MLOps hopes to build automation and improve the nature of ML production while likewise concentrating on business and regulatory necessities.
It is estimated that the fourth industrial revolution is largely driven by the AI/ML capabilities of organisations. According to experts, if you neglect creating data transformation and a model-driven organization, then you are destined to fail. The change in machine learning is bringing greater than that any past disruption has achieved, and there are three central mainstays of AI adoption: data, innovation, and organisational culture and processes.
For the ideal adoption of ML across millions of organisations, there requires a standardisation of the machine learning workflows so there is no obstruction to implementation. But, this is not the case currently, as the complex processes involved in ML models makes it very challenging to deploy them. Also, there are a plethora of tools and frameworks to make it more complex. Then, there are many challenges that companies can face when it comes to using ML in the enterprise space such as the ones related to diagnostics, governance, scalability, data compliance, etc.
DevOps vs MLOps: Transforming ML Pipelines With DevOps Practices
To overcome such challenges, experts say MLOps is on the fast rise to bring efficient collaboration and communication between data scientists and ops teams. MLOps hopes to build automation and improve the nature of ML production while likewise concentrating on business and regulatory necessities. Like the DevOps or DataOps approaches, MLOps also focuses on the entire lifecycle – from continuous integration/continuous delivery and orchestration to diagnostics and governance.
Many of the existing MLOps work on CI/CD pipeline utilizing a managed machine learning service and cloud-based development services. Unlike using DevOps for app development, MLOps is very different as it is extremely iterative and involves so many languages, libraries, toolkits, and environments for different types of ML models.
As part of MLOps, there could be multiple pipelines running in parallel with ML-specific interdependencies that require agile management to ensure a smooth integration. And, then there is specialized hardware involved too, utilizing powerful CPUs and GPUs using frameworks like TensorFlow, Caffe, Apache MXNet, etc.
The other thing that makes MLOps different from classic DevOps is the toolchain. MLOps would require not just using things open source repository, automation software, orchestration, and containerisation, but also things that cater to compliance, risk and business goals.

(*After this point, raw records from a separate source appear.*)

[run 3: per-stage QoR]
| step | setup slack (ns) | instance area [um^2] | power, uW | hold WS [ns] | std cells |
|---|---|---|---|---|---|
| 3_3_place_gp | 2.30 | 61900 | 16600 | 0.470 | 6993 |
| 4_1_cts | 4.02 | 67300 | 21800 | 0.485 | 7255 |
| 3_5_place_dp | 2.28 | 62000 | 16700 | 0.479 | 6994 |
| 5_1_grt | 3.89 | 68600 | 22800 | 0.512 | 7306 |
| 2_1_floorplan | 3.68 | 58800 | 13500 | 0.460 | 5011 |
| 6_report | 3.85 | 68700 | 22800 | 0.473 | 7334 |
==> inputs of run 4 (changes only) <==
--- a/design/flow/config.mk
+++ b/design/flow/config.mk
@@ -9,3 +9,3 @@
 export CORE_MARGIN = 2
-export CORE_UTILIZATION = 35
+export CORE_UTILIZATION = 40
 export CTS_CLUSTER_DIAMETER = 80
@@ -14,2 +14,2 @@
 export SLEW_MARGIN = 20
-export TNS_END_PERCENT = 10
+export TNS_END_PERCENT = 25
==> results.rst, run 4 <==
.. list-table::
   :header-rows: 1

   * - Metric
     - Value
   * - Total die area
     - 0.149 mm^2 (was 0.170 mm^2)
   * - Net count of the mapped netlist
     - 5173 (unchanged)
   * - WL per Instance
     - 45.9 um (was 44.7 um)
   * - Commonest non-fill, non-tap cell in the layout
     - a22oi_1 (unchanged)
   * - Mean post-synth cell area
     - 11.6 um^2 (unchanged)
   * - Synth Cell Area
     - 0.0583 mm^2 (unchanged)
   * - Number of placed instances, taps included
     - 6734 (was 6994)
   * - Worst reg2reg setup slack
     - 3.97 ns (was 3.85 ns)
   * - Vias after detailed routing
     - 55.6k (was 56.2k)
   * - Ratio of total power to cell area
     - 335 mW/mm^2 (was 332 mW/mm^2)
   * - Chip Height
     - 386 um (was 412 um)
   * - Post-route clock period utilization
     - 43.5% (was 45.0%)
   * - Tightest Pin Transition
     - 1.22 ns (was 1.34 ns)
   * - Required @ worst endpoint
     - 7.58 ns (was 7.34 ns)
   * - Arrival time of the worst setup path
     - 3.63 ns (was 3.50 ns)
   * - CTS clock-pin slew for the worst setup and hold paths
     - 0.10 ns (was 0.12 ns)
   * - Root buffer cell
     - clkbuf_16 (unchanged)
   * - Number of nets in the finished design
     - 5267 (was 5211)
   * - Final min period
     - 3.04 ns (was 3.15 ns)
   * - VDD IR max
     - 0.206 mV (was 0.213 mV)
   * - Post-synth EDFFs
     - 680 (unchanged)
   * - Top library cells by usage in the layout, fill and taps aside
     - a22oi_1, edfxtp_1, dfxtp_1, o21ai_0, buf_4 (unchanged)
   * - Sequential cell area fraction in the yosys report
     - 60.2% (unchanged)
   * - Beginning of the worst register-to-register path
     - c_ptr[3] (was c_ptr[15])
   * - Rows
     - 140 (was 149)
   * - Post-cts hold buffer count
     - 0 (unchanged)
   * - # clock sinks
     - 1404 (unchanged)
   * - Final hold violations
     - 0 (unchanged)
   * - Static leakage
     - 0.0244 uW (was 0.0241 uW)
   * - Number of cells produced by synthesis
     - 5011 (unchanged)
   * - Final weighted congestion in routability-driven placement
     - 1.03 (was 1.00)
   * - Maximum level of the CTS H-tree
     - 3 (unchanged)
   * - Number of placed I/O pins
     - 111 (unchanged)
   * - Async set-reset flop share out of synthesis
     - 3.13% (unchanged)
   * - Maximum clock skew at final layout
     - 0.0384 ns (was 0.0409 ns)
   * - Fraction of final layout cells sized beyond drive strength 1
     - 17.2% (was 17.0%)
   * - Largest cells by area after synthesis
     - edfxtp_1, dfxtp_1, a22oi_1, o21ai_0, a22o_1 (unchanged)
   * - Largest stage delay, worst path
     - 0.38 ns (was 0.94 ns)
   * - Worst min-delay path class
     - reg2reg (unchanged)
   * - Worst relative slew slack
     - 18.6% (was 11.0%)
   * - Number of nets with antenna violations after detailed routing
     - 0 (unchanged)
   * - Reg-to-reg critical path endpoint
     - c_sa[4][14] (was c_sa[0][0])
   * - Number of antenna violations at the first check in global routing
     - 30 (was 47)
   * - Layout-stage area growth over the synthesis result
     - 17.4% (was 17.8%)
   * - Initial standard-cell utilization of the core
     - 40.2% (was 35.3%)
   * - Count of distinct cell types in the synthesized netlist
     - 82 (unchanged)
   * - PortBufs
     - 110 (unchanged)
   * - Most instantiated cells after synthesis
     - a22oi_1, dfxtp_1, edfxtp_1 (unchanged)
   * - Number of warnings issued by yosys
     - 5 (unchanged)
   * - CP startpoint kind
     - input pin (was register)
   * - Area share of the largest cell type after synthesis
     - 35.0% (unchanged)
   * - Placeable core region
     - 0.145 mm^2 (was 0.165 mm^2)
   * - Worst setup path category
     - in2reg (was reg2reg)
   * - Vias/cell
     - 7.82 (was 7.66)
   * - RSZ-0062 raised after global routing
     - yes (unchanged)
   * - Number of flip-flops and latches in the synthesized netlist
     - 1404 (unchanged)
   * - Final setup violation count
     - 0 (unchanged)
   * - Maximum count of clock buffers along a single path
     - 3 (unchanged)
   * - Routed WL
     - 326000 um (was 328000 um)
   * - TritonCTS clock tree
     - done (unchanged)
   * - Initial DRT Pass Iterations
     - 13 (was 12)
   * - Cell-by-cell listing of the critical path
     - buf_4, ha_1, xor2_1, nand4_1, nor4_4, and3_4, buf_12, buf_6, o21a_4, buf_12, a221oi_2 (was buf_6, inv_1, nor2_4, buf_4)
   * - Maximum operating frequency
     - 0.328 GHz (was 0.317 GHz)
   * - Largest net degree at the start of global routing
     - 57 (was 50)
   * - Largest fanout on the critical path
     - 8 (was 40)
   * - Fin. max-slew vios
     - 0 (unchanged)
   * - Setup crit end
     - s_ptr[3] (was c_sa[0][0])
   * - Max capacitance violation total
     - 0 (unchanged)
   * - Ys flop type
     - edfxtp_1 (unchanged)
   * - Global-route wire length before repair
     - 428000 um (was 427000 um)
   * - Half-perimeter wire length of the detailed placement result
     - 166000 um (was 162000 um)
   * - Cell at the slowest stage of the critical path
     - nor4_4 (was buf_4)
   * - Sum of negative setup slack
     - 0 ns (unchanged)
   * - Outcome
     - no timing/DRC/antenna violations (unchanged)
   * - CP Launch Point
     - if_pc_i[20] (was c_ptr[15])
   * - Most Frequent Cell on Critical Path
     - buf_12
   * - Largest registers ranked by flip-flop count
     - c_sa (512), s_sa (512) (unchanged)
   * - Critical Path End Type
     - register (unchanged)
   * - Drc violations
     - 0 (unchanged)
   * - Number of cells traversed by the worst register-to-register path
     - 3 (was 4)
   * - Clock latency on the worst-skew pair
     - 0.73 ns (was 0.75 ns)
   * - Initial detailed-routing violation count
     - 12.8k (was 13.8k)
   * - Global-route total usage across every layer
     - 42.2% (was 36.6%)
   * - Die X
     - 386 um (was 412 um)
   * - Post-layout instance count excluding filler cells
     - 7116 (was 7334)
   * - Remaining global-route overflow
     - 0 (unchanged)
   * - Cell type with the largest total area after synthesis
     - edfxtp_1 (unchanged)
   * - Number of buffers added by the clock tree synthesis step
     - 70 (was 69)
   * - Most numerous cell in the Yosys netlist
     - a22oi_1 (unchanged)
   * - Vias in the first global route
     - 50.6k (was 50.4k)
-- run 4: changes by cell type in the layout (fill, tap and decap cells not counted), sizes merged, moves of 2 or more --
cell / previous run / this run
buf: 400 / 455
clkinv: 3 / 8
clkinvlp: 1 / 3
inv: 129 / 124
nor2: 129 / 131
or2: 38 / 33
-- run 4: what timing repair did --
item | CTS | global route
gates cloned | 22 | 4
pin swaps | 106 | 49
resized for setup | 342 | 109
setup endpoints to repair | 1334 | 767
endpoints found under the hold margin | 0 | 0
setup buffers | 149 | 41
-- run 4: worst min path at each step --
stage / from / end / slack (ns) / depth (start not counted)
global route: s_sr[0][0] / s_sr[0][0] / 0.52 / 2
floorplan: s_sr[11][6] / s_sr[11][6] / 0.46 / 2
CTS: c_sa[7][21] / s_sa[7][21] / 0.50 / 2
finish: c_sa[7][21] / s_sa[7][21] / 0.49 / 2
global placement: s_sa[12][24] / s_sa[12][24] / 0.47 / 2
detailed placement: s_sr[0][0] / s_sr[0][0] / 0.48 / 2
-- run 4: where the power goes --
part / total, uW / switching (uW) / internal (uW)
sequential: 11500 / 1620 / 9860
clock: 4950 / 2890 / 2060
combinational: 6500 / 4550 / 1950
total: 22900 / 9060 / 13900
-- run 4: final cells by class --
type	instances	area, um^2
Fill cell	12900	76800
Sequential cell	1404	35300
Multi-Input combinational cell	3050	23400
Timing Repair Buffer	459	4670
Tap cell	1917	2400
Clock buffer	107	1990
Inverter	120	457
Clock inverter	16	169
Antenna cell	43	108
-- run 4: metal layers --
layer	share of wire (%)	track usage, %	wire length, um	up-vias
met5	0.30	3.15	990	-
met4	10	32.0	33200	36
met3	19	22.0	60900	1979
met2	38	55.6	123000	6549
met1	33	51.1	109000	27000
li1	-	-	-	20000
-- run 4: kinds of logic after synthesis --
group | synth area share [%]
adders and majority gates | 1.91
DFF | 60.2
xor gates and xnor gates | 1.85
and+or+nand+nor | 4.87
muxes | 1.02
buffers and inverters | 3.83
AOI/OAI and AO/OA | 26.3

MLOps Offerings In 2019 That Signal The Burgeoning Trend
As part of MLOps, the integration of ML code, datasets and models into operational procedures becomes incredibly important for organisations. Many vendors have been introducing solutions which cater to the specific integration and develop ML pipelines and workflows.
Let’s look at a few vendors and their announcements in 2019 which highlights the burgeoning MLOps market.
Cloudera has recently announced an initiative around the operations of the machine learning (ML) workflow. Here, the company is extending the Apache Atlas platform to accommodate the governance of machine learning assets with BlueData’s EPIC software platform.
In September 2019, HPE (Hewlett Packard Enterprise) has also announced its foray into the expanding MLOps market with an array of software and tools for managing models. Those tools combine container-based software for AI development and management acquired in a deal, last year for BlueData.The MLOps service is meant to extend the capabilities of which allows enterprises to create Hadoop and Spark clusters in virtual environments.
In June 2019, DataRobot acquired ParallelM after its $206 million mega funding and indicates the rising prominence of MLOps. ParallelM- MLOps tools can be used to scale deployment, management and governance of machine learning (ML) pipelines in production.
Experts also say there is a trend where we can see the rise of model-as-a-service on cloud marketplaces where companies will be offering multiple ML models based on license base subscription and are charged on the basis of consumption. This way companies won’t have to build ML models from absolute scratch.
Open source will also be playing an important role. We can see the increasing use of frameworks like MLflow for MLOps, which is an open-source project is being led by Databricks and built into the Databricks Unified Analytics Platform, which is available on Amazon Web Services and in the Azure Databricks service.
While MLOps also began as a set of best practices, it is slowly evolving into an independent approach to ML lifecycle management. Applying DevOps practices to machine learning workloads not only brings models to the market faster but also maintains the quality and integrity of those models. To overcome the prototype phase, smooth, automated and dependable operations have to exist. Thus, we may see much higher adoption in 2020 for MLOps — machine learning operations practices to standardize and make the lifecycle of machine learning in production more efficient.